これは10年ほど前、とある欧米の国に留学していた時の話です。当時のわたしは大学生で、留学先で知り合った現地学生と付き合っていました。そして他の多くの大学生カップルと同じように、私たちは体の関係に発展しました。もちろん、コンドームで必ず避妊をして行為に及んでいます。

しかしある日の夜、行為が終わって彼が抜いた時、コンドームが外れてしまいました。私は実際に見てはいないので、外れるということが具体的にどういうことかはわかりません。彼が言うには、「精子はコンドーム内にあるから多分大丈夫だけど抜いた瞬間に外れてしまった」とのことです。

多くの日本人女性と同じように避妊は男性に任せていたので、私はその言葉を信じるしかありません。「多分大丈夫だろう」と思うことしかできませんでした。

しかしそんなことは初めてだったので眠れるわけもなく、異国の地で不安な気持ちのまま眠りにつきました。

彼が「緊急避妊薬を買いに行こう」
クロワッサンの味がしなかった…Photo by iStock

翌朝早く、普段は寝坊して授業に駆け込む彼が身支度をしていました。「心配だから緊急避妊用のピルを飲んでほしい。薬局に行こう」と言います。

いつもはお調子者の彼の真剣な様子に怖くなってしまい、私は「昨日大丈夫だって言ってたし大丈夫だよ」と首を横に振りました。驚くかもしれませんが、男性がピルを勧め、女性である私がそれを断ったのです。

理由は、不安だったから。矛盾しているようですが、妊娠が怖いからこそ、ピルを飲むことが怖かったのです。現実から目をそらして「多分大丈夫」という希望にすがることで、なかったことにしようとしていました。

それでも彼は「何かあったら傷つくのは桜子だ」と言い、渋る私の手を引いて薬局に向かいました。その国では薬局で緊急避妊薬を買えることを、その時初めて知りました。

調べたところ、ピル(緊急避妊薬)の服用前に何か食べてないといけないと何かに書いてありました(編集部注・実際はそうとは限りません)。彼が薬局への道すがらクロワッサンを買ってくれましたが、砂を噛んでいるようで、何の味もしなかったのを覚えています。

「あなたの身を守るために大切なの」
薬局では、50代か60代くらいの、細身で親切そうな薬剤師の女性が対応してくれました。何も言わない私に代わり彼が説明すると、彼女はすぐにコップ一杯の水とピル(緊急避妊薬)一錠を持ってきてくれました。
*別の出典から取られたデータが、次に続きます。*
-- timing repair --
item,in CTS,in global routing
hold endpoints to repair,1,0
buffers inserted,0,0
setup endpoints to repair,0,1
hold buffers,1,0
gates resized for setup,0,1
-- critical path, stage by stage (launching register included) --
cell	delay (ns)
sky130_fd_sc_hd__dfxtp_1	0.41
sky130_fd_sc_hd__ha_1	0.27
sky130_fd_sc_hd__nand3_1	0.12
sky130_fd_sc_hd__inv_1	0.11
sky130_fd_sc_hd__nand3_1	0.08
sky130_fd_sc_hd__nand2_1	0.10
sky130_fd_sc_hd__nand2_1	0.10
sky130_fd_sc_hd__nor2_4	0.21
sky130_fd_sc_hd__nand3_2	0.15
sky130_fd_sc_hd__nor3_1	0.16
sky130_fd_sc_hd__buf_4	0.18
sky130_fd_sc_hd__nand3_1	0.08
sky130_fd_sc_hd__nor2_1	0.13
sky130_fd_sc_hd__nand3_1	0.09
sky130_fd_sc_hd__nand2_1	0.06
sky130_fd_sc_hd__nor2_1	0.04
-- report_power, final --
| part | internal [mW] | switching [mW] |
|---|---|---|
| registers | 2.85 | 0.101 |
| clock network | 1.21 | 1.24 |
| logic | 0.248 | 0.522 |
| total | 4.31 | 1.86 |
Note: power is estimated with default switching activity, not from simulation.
「今すぐ飲んで」と。そこで私には持病があって薬を服用していることを説明すると、「ここで緊急避妊薬を売ることはできるけど、念のため向かいの産婦人科に行って、確認した方がいい」と勧められました。

産婦人科なんて、生まれてから一度も行ったことがありません。妊娠するまでお世話になることなんてないと思っていた場所です。朝ピルを飲むことを拒んだのと同じように、私は泣きながら「行きたくない」と言いました。産婦人科に行くことで、大ごとになってしまうのが怖かったのです。
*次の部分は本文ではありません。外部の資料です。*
===== config.mk =====
export PLATFORM = sky130hd
export DESIGN_NAME = sbc_bank_fsm
export DESIGN_NICKNAME = d
export VERILOG_FILES = /design/src/logic/sbc_cmd_decode.v /design/src/logic/sbc_bank_fsm.v
export VERILOG_INCLUDE_DIRS = /design/src /design/src/logic
export SDC_FILE = /design/constraint.sdc
export NUM_CORES = 1
export LEC_CHECK = 0
export ABC_AREA = 1
export BUFFER_PORTS_ARGS = -buffer_cell sky130_fd_sc_hd__buf_2
export CORE_MARGIN = 5
export CORE_UTILIZATION = 30
export CTS_BUF_LIST = sky130_fd_sc_hd__clkbuf_4
export DETAILED_ROUTE_END_ITERATION = 8
export HOLD_SLACK_MARGIN = 0.15
export SLEW_MARGIN = 20
export SYNTH_ARGS = -nofsm -noshare
export SYNTH_HDL_FRONTEND = slang
export SYNTH_SLANG_ARGS = --single-unit

===== constraint.sdc =====
create_clock -name clk -period 2.5 [get_ports clk]
set_clock_uncertainty 0.1 [all_clocks]
set_input_delay 0.25 -clock clk [delete_from_list [all_inputs] [get_ports clk]]
set_output_delay 0.25 -clock clk [all_outputs]
set_load 0.02 [all_outputs]

===== src/logic/sbc_defines.vh =====
// Constants shared by the bank command state machine and its decoder.
// Assumes inclusion by bare name from files under logic/.
`ifndef SBC_DEFINES_VH
`define SBC_DEFINES_VH

// Decoded command codes
`define SBC_CMD_W        4
`define SBC_CMD_CHIP_UNSELECTED_CMD     4'h0
`define SBC_CMD_NOP      4'h1
`define SBC_CMD_HALT     4'h2
`define SBC_CMD_FETCH    4'h3
`define SBC_CMD_STORE    4'h4
`define SBC_CMD_OPEN     4'h5
`define SBC_CMD_CLOSE    4'h6
`define SBC_CMD_REFRESH  4'h7
`define SBC_CMD_MODE     4'h8

// Bank states
`define SBC_ST_W         3
`define SBC_ST_IDLE      3'h0
`define SBC_ST_ROW       3'h1
`define SBC_ST_READ      3'h2
`define SBC_ST_WRITE     3'h3
`define SBC_ST_READ_AC   3'h4
`define SBC_ST_WREC      3'h5
`define SBC_ST_PRECHG    3'h6

// Synchronised pin vector layout
`define SBC_PIN_W        15
`define SBC_PIN_CKE      14
`define SBC_PIN_CS       13
`define SBC_PIN_RAS      12
`define SBC_PIN_CAS      11
`define SBC_PIN_WE       10
`define SBC_PIN_BANK     9
`define SBC_PIN_A8       8
`define SBC_PIN_COL_HI   7
`define SBC_PIN_COL_LO   0
`define SBC_PIN_RESET    15'h7c00

// Widths and reset values
`define SBC_ADDR_W       10
`define SBC_COL_W        8
`define SBC_CNT_W        8
`define SBC_ADDR_RESET   10'h000
`define SBC_COL_RESET    8'h00
`define SBC_CNT_ZERO     8'h00
`define SBC_CNT_ONE      8'h01

`endif


===== src/logic/sbc_cmd_decode.v =====
// Command decoder: strobe pins to a command code.
// Assumes the strobes are already synchronised to the bank clock.
`timescale 1ns/10ps
`include "sbc_defines.vh"

module sbc_cmd_decode (
   cs_n,
   ras_n,
   cas_n,
   we_n,
   cmd
);
   input  wire                  cs_n;
   input  wire                  ras_n;
   input  wire                  cas_n;
   input  wire                  we_n;
   output reg  [`SBC_CMD_W-1:0] cmd;

   always @* begin
      if (cs_n) begin
         cmd = `SBC_CMD_CHIP_UNSELECTED_CMD;
      end else begin
         case ({ras_n, cas_n, we_n})
            3'b111:  cmd = `SBC_CMD_NOP;
            3'b110:  cmd = `SBC_CMD_HALT;
            3'b101:  cmd = `SBC_CMD_FETCH;
            3'b100:  cmd = `SBC_CMD_STORE;
            3'b011:  cmd = `SBC_CMD_OPEN;
            3'b010:  cmd = `SBC_CMD_CLOSE;
            3'b001:  cmd = `SBC_CMD_REFRESH;
            default: cmd = `SBC_CMD_MODE;
         endcase
      end
   end

endmodule // sbc_cmd_decode


===== src/logic/sbc_bank_fsm.v =====
// One bank's command state machine of a two-bank synchronous DRAM.
// Assumes pins arrive asynchronously and a controller tracks bank state.
//
// Function
// - Idle: no-ops, power-down, open, refresh, mode load
// - Read burst continues, then returns to open row
// - Halt during read returns to open row
// - New read during read restarts at new column
// - Write during read starts write burst
// - Close interrupts read; open/refresh/mode illegal
// - Write burst continues, then write recovery
// - Halt during write returns to open row
// - Read during write starts read burst
// - New write during write restarts at column
// - Close interrupts write; open/refresh/mode illegal
// - Autoclose read finishes then precharges; others illegal
// - Halted read stops data after column latency
// - Clock gating low holds power-down, inputs ignored
`timescale 1ns/10ps
`include "sbc_defines.vh"

module sbc_bank_fsm #(
   parameter                  BANK_ID   = 0,
   parameter [`SBC_CNT_W-1:0] BURST_LEN = 8'h04,
   parameter                  COL_LAT   = 2,
   parameter [`SBC_CNT_W-1:0] WREC_CYC  = 8'h02,
   parameter [`SBC_CNT_W-1:0] PRECH_CYC = 8'h03
) (
   clk,
   rst,
   cke,
   cs_n,
   ras_n,
   cas_n,
   we_n,
   addr,
   state_q,
   col_addr_q,
   row_addr_q,
   mode_q,
   read_beat_q,
   write_beat_q,
   dq_oe_q,
   refresh_q,
   mode_load_q,
   power_down_q,
   illegal_q
);
   input  wire                   clk;
   input  wire                   rst;
   input  wire                   cke;
   input  wire                   cs_n;
   input  wire                   ras_n;
   input  wire                   cas_n;
   input  wire                   we_n;
   input  wire [`SBC_ADDR_W-1:0] addr;
   output reg  [`SBC_ST_W-1:0]   state_q;
   output reg  [`SBC_COL_W-1:0]  col_addr_q;
   output reg  [`SBC_ADDR_W-2:0] row_addr_q;
   output reg  [`SBC_ADDR_W-1:0] mode_q;
   output reg                    read_beat_q;
   output reg                    write_beat_q;
   output reg                    dq_oe_q;
   output reg                    refresh_q;
   output reg                    mode_load_q;
   output reg                    power_down_q;
   output reg                    illegal_q;

   localparam [`SBC_CNT_W-1:0] BL_LAST    = BURST_LEN - `SBC_CNT_ONE;
   localparam [`SBC_CNT_W-1:0] WREC_LAST  = WREC_CYC - `SBC_CNT_ONE;
   localparam [`SBC_CNT_W-1:0] PRECH_LAST = PRECH_CYC - `SBC_CNT_ONE;
   localparam                  BANK_BIT   = (BANK_ID != 0);

   ////////////////////////////////////////////////////////////////////////
   // Pin synchronisers
   ////////////////////////////////////////////////////////////////////////
   // The controller's clock is unrelated, so every pin passes two stages.
   reg  [`SBC_PIN_W-1:0] pin_meta_q;
   reg  [`SBC_PIN_W-1:0] pin_q;

   always @(posedge clk or posedge rst) begin
      if (rst) begin
         pin_meta_q <= `SBC_PIN_RESET;
         pin_q      <= `SBC_PIN_RESET;
      end else begin
         pin_meta_q <= {cke, cs_n, ras_n, cas_n, we_n, addr};
         pin_q      <= pin_meta_q;
      end
   end

   wire [`SBC_CMD_W-1:0]  cmd;
   wire [`SBC_COL_W-1:0]  pin_col = pin_q[`SBC_PIN_COL_HI:`SBC_PIN_COL_LO];
   wire                   pin_ac  = pin_q[`SBC_PIN_A8];

   sbc_cmd_decode u_decode (
      .cs_n  (pin_q[`SBC_PIN_CS]),
      .ras_n (pin_q[`SBC_PIN_RAS]),
      .cas_n (pin_q[`SBC_PIN_CAS]),
      .we_n  (pin_q[`SBC_PIN_WE]),
      .cmd   (cmd)
   );

   ////////////////////////////////////////////////////////////////////////
   // Command targeting
   ////////////////////////////////////////////////////////////////////////
   // Bank-addressed commands aimed at the other bank are a no-op here.
   function to_me;
      input [`SBC_CMD_W-1:0]  c;
      input [`SBC_PIN_W-1:0]  p;
      begin
         if (c == `SBC_CMD_CLOSE)
            to_me = p[`SBC_PIN_A8] | (p[`SBC_PIN_BANK] == BANK_BIT);
         else
            to_me = (p[`SBC_PIN_BANK] == BANK_BIT);
      end
   endfunction

   wire is_fetch = (cmd == `SBC_CMD_FETCH) & to_me(cmd, pin_q);
   wire is_store = (cmd == `SBC_CMD_STORE) & to_me(cmd, pin_q);
   wire is_open  = (cmd == `SBC_CMD_OPEN)  & to_me(cmd, pin_q);
   wire is_close = (cmd == `SBC_CMD_CLOSE) & to_me(cmd, pin_q);
   wire is_halt  = (cmd == `SBC_CMD_HALT);
   wire is_ref   = (cmd == `SBC_CMD_REFRESH);
   wire is_mode  = (cmd == `SBC_CMD_MODE);

   ////////////////////////////////////////////////////////////////////////
   // Power-down and clock suspend
   ////////////////////////////////////////////////////////////////////////
   wire pin_cke = pin_q[`SBC_PIN_CKE];
   reg  cke_prev_q;
   reg  freeze_d;

   always @* begin
      // Entry needs a high-to-low edge; staying low keeps it held
      freeze_d = (cke_prev_q & ~pin_cke) | (power_down_q & ~pin_cke);
   end

   always @(posedge clk or posedge rst) begin
      if (rst) begin
         cke_prev_q   <= 1'b1;
         power_down_q <= 1'b0;
      end else begin
         cke_prev_q   <= pin_cke;
         power_down_q <= freeze_d;
      end
   end

   ////////////////////////////////////////////////////////////////////////
   // Bank state machine
   ////////////////////////////////////////////////////////////////////////
   reg  [`SBC_ST_W-1:0]  state_d;
   reg  [`SBC_CNT_W-1:0] cnt_q;
   reg  [`SBC_CNT_W-1:0] cnt_d;
   reg  [`SBC_COL_W-1:0] col_d;
   reg  [`SBC_ADDR_W-2:0] row_d;
   reg  [`SBC_ADDR_W-1:0] mode_d;
   reg                   ac_q;
   reg                   ac_d;
   reg                   rd_d;
   reg                   wr_d;
   reg                   ref_d;
   reg                   mode_ld_d;
   reg                   ill_d;

   // Column command start shared by open-row, read, write and recovery
   task start_col;
      begin
         col_d = pin_col;
         cnt_d = BL_LAST;
         ac_d  = pin_ac;
         if (is_fetch) begin
            state_d = pin_ac ? `SBC_ST_READ_AC : `SBC_ST_READ;
            rd_d    = 1'b1;
         end else begin
            state_d = `SBC_ST_WRITE;
            wr_d    = 1'b1;
         end
      end
   endtask

   // Report whether the burst counter has reached zero; the caller advances it
   function burst_done;
      input [`SBC_CNT_W-1:0] c;
      begin
         burst_done = (c == `SBC_CNT_ZERO);
      end
   endfunction

   always @* begin
      state_d   = state_q;
      cnt_d     = cnt_q;
      col_d     = col_addr_q;
      row_d     = row_addr_q;
      mode_d    = mode_q;
      ac_d      = ac_q;
      rd_d      = 1'b0;
      wr_d      = 1'b0;
      ref_d     = 1'b0;
      mode_ld_d = 1'b0;
      ill_d     = 1'b0;
      if (!freeze_d) begin
         case (state_q)
            `SBC_ST_IDLE: begin
               if (is_open) begin
                  state_d = `SBC_ST_ROW;
                  row_d   = pin_q[`SBC_ADDR_W-2:0];
               end else if (is_ref) begin
                  ref_d = 1'b1;
               end else if (is_mode) begin
                  mode_d    = pin_q[`SBC_ADDR_W-1:0];
                  mode_ld_d = 1'b1;
               end else if (is_fetch | is_store) begin
                  ill_d = 1'b1;
               end
            end
            `SBC_ST_ROW: begin
               if (is_fetch | is_store) begin
                  start_col;
               end else if (is_close) begin
                  state_d = `SBC_ST_PRECHG;
                  cnt_d   = PRECH_LAST;
               end else if (is_open | is_ref | is_mode) begin
                  ill_d = 1'b1;
               end
            end
            `SBC_ST_READ, `SBC_ST_WRITE: begin
               if (is_halt) begin
                  state_d = `SBC_ST_ROW;
               end else if (is_fetch | is_store) begin
                  start_col;
               end else if (is_close) begin
                  state_d = `SBC_ST_PRECHG;
                  cnt_d   = PRECH_LAST;
               end else begin
                  ill_d = is_open | is_ref | is_mode;
                  if (burst_done(cnt_q)) begin
                     if (state_q == `SBC_ST_READ) begin
                        state_d = `SBC_ST_ROW;
                     end else begin
                        state_d = `SBC_ST_WREC;
                        cnt_d   = WREC_LAST;
                     end
                  end else begin
                     cnt_d = cnt_q - `SBC_CNT_ONE;
                     col_d = col_addr_q + `SBC_COL_RESET + 8'h01;
                     rd_d  = (state_q == `SBC_ST_READ);
                     wr_d  = (state_q == `SBC_ST_WRITE);
                  end
               end
            end
            `SBC_ST_READ_AC: begin
               // Only no-ops and deselects are legal until the autoclose ends
               ill_d = is_halt | is_fetch | is_store | is_open
                     | is_close | is_ref | is_mode;
               if (burst_done(cnt_q)) begin
                  state_d = `SBC_ST_PRECHG;
                  cnt_d   = PRECH_LAST;
               end else begin
                  cnt_d = cnt_q - `SBC_CNT_ONE;
                  col_d = col_addr_q + 8'h01;
                  rd_d  = 1'b1;
               end
            end
            `SBC_ST_WREC: begin
               if ((is_fetch | is_store) & ~ac_q) begin
                  start_col;
               end else if (burst_done(cnt_q)) begin
                  state_d = ac_q ? `SBC_ST_PRECHG : `SBC_ST_ROW;
                  cnt_d   = PRECH_LAST;
               end else begin
                  ill_d = is_open | is_close | is_ref | is_mode;
                  cnt_d = cnt_q - `SBC_CNT_ONE;
               end
            end
            `SBC_ST_PRECHG: begin
               ill_d = is_fetch | is_store | is_open | is_ref | is_mode;
               if (burst_done(cnt_q)) begin
                  state_d = `SBC_ST_IDLE;
                  ac_d    = 1'b0;
               end else begin
                  cnt_d = cnt_q - `SBC_CNT_ONE;
               end
            end
            default: begin
               state_d = `SBC_ST_IDLE;
            end
         endcase
      end
   end

   always @(posedge clk or posedge rst) begin
      if (rst) begin
         state_q      <= `SBC_ST_IDLE;
         cnt_q        <= `SBC_CNT_ZERO;
         col_addr_q   <= `SBC_COL_RESET;
         row_addr_q   <= 9'h000;
         mode_q       <= `SBC_ADDR_RESET;
         ac_q         <= 1'b0;
         read_beat_q  <= 1'b0;
         write_beat_q <= 1'b0;
         refresh_q    <= 1'b0;
         mode_load_q  <= 1'b0;
         illegal_q    <= 1'b0;
      end else begin
         state_q      <= state_d;
         cnt_q        <= cnt_d;
         col_addr_q   <= col_d;
         row_addr_q   <= row_d;
         mode_q       <= mode_d;
         ac_q         <= ac_d;
         read_beat_q  <= rd_d;
         write_beat_q <= wr_d;
         refresh_q    <= ref_d;
         mode_load_q  <= mode_ld_d;
         illegal_q    <= ill_d;
      end
   end

   ////////////////////////////////////////////////////////////////////////
   // Read data output latency
   ////////////////////////////////////////////////////////////////////////
   // A halted read keeps driving the beats already in flight, so the
   // output enable falls only after the column latency has run out.
   reg [COL_LAT-1:0] rd_pipe_q;

   always @(posedge clk or posedge rst) begin
      if (rst)
         rd_pipe_q[0] <= 1'b0;
      else if (!power_down_q)
         rd_pipe_q[0] <= read_beat_q;
   end

   genvar gi;
   generate
      for (gi = 1; gi < COL_LAT; gi = gi + 1) begin : g_lat
         always @(posedge clk or posedge rst) begin
            if (rst)
               rd_pipe_q[gi] <= 1'b0;
            else if (!power_down_q)
               rd_pipe_q[gi] <= rd_pipe_q[gi-1];
         end
      end
   endgenerate

   always @(posedge clk or posedge rst) begin
      if (rst)
         dq_oe_q <= 1'b0;
      else
         dq_oe_q <= rd_pipe_q[COL_LAT-1];
   end

endmodule // sbc_bank_fsm


Word-level counts from Yosys, hierarchy flattened
Cells that the tools add are included.
{"block": "totals", "latchBits": 0, "out_inout_bits": 37, "ff_bits": 79, "n_memories": 0, "romBits": 0, "mem_bits_rw": 0}
{"block": "op_classes", "bitwise_logic": 30, "n_mux": 84, "n_lt_le_gt_ge": 0, "n_div": 0, "addsub": 2, "reduce_logical": 12, "eq_ne": 32, "n_mul": 0, "n_shift": 0}
{"cell": "2-to-1 mux 8 bit", "n": 16}
{"cell": "2-to-1 mux 3 bit", "n": 15}
{"cell": "2-to-1 mux 1 bit", "n": 44}
{"cell": "one-hot mux 8 bit (5 select lines)", "n": 1}
{"cell": "one-hot mux 8 bit (4 select lines)", "n": 1}
{"cell": "one-hot mux 4 bit (7 select lines)", "n": 1}
{"cell": "== test 3 bit, second input constant", "n": 7}
{"cell": "one-hot mux 3 bit (6 select lines)", "n": 1}
{"cell": "bitwise OR 1 bit", "n": 17}
{"cell": "== test 4 x 3 -> 1 bit, second input constant", "n": 4}
{"cell": "inequality test 2 bit, second input constant", "n": 7}
{"cell": "== test 3 x 2 -> 1 bit, second input constant", "n": 4}
{"cell": "AND reduction 6 bit", "n": 2}
{"cell": "inequality test 5 bit, second input constant", "n": 2}
{"cell": "AND reduction 5 bit", "n": 2}
{"cell": "inequality test 3 bit, second input constant", "n": 3}
{"cell": "adder 8 x 1 -> 8 bit, second input constant", "n": 1}
{"cell": "== test 4 x 2 -> 1 bit, second input constant", "n": 2}
{"cell": "logical NOT 8 bit", "n": 1}
{"cell": "one-hot mux 1 bit (4 select lines)", "n": 2}
{"cell": "nonzero test 4 bit", "n": 2}
{"cell": "subtractor 8 x 1 -> 8 bit, second input constant", "n": 1}
{"cell": "AND 1 bit", "n": 7}
{"cell": "AND reduction 7 bit", "n": 1}
{"cell": "10 further kinds", "n": 16}

Logic depth before layout (Yosys ltp)
Gate-level depths: netlist (run 1).
{"block": "depth", "word_depth": 14, "ltp_mapped": 15}

Modules after synthesis
A second synthesis (run 1) with hierarchy kept.
{"block": "hier_totals", "cells_unflattened": 502, "hier_area_um2": 4048.9}
{"module": "sbc_bank_fsm", "cells_each": 490, "seq_area_each_um2": 1990.7, "n_inst": 1, "area_per_inst_um2": 3997.6}
{"module": "sbc_cmd_decode", "cells_each": 12, "seq_area_each_um2": 0.0, "n_inst": 1, "area_per_inst_um2": 51.3}

Worst setup path after synthesis (run 1)
Ideal clock, no wire load.
{"block": "synth_timing", "kind": "register -> register", "startpoint": "register state_q[1]", "endpoint": "register col_addr_q[0]", "path_slack_ns": 0.642, "period_less_slack_ns": 1.858, "t_arrival_ns": 1.641, "path_stages_with_launch": 9, "setup_time_ns": 0.117, "path_cell_list": "dfrtp_1 -> buf_2 -> nor2_1 -> nand2_1 -> nand2_1 -> o21a_1 -> nand4_1 -> nand2_1 -> nand2_1"}
{"block": "synth_via", "elab_chain_cells": 4, "elab_cells_between_ends": 13}
{"item": "start: declaration", "line": "sbc_bank_fsm.v:57", "rtl": "output reg [`SBC_ST_W-1:0] state_q;"}
{"item": "start signal: assignment", "line": "sbc_bank_fsm.v:293", "rtl": "state_q <= `SBC_ST_IDLE;"}
{"item": "start signal: assignment", "line": "sbc_bank_fsm.v:305", "rtl": "state_q <= state_d;"}
{"item": "== test 3 x 2 -> 1 bit"}
{"item": "OR reduction 2 bit", "line": "sbc_bank_fsm.v:202", "rtl": "case (state_q)"}
{"item": "inequality test 3 bit (no line), or another cell as far along"}
{"item": "AND reduction 6 bit (no line)"}
{"item": "end signal: assignment", "line": "sbc_bank_fsm.v:295", "rtl": "col_addr_q <= `SBC_COL_RESET;"}
{"item": "end signal: assignment", "line": "sbc_bank_fsm.v:307", "rtl": "col_addr_q <= col_d;"}
{"item": "end: declaration", "line": "sbc_bank_fsm.v:58", "rtl": "output reg [`SBC_COL_W-1:0] col_addr_q;"}
Several ways; a longest one is shown, not always the timed one.
A chain may end at the register's enable or synchronous reset.

Worst setup path after layout (run 1)
{"block": "layout_timing", "startpoint": "register pin_q[11]", "endpoint": "register cnt_q[2]"}
{"block": "layout_via", "elab_chain_cells": 10, "elab_cells_between_ends": 29}
{"item": "start: declaration", "line": "sbc_bank_fsm.v:79", "rtl": "reg [`SBC_PIN_W-1:0] pin_q;"}
{"item": "start signal: assignment", "line": "sbc_bank_fsm.v:84", "rtl": "pin_q <= `SBC_PIN_RESET;"}
{"item": "start signal: assignment", "line": "sbc_bank_fsm.v:87", "rtl": "pin_q <= pin_meta_q;"}
{"item": "== test 3 x 1 -> 1 bit, or another cell as far along", "line": "sbc_cmd_decode.v:23", "rtl": "case ({ras_n, cas_n, we_n})"}
{"item": "one-hot mux 4 bit (7 select lines) (*)", "line": "sbc_cmd_decode.v:23"}
{"item": "2-to-1 mux 4 bit (*)", "line": "sbc_cmd_decode.v:20", "rtl": "if (cs_n) begin"}
{"item": "== test 4 x 3 -> 1 bit (no line)"}
{"item": "2-to-1 mux 1 bit", "line": "sbc_bank_fsm.v:111", "rtl": "if (c == `SBC_CMD_CLOSE)"}
{"item": "AND 1 bit, on equally long branches", "line": "sbc_bank_fsm.v:118, sbc_bank_fsm.v:119, sbc_bank_fsm.v:121"}
{"item": "bitwise OR 1 bit or 2-to-1 mux 8 bit (tied branches)"}
{"item": "AND 1 bit or 2-to-1 mux 8 bit (tied branches)", "line": "sbc_bank_fsm.v:265, sbc_bank_fsm.v:229"}
{"item": "2-to-1 mux 8 bit, on equally long branches", "line": "sbc_bank_fsm.v:265, sbc_bank_fsm.v:227"}
{"item": "one-hot mux 8 bit (5 select lines)", "line": "sbc_bank_fsm.v:202"}
{"item": "end signal: assignment", "line": "sbc_bank_fsm.v:294", "rtl": "cnt_q <= `SBC_CNT_ZERO;"}
{"item": "end signal: assignment", "line": "sbc_bank_fsm.v:306", "rtl": "cnt_q <= cnt_d;"}
{"item": "end: declaration", "line": "sbc_bank_fsm.v:152", "rtl": "reg [`SBC_CNT_W-1:0] cnt_q;"}
Mark *: on every way between the ends. The rest lies on a longest branch, timed or not. The select of a mux whose other input is x is not followed.

==> results of run 1 <==
[per-layer routing]
layer  track usage, %  vias to the layer above
met2             22.9                       93
met4             6.51                        0
met3             4.09                       21
li1                 -                     1717
met1             17.8                     1626
met5                0                        -
[power by group through the flow]
stage	combinational [mW]	sequential, mW	clock [mW]
floorplan	1.87	2.16	0
global placement	2.91	1.93	0
detailed placement	2.94	1.94	0
CTS	2.97	1.92	0.782
global route	3.35	1.97	0.836
finish	2.97	1.92	0.751
[cell type report]
cell class | count | area [µm²] | area share [%]
timing repair buffer | 78 | 505 | 10.8
multi-input combinational | 345 | 1620 | 34.6
clock buffer | 11 | 82.6 | 1.76
tap | 172 | 215 | 4.60
sequential | 79 | 1990 | 42.5
clock inverter | 4 | 47.5 | 1.02
inverter | 59 | 221 | 4.73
そんな私の手を、女性店員はそっと握ってくれました。「あなたの身を守るためなの。大事なことだから勇気を出して」と。もともとは一緒に薬局に行った後そのまま大学に行く予定だった彼は、「授業を休む」と言って付いてきてくれ、人生で初めて産婦人科に行きました。

怒られも責められもしなかった
産婦人科に行くことすら怖かった藤木さんだが、薬局の女性も意志も、当然のように責めることもなく親身にきちんと相談に乗ってくれた。「若い女性が緊急避妊薬だなんて」という態度はみじんもなかった Photo by iStock

産婦人科の受付で、彼は「緊急避妊用のピルのために薬の飲み合わせを確認したい」と言いました。どんな返事が返ってくるんだろう、怒られたりするかもしれない。そうビクビクしていましたが、受付の女性は「それは昨晩のことですか? 何の薬を服用していますか?」といくつか質問するだけで、「では待合室へどうぞ」とごく普通に対応してくれました。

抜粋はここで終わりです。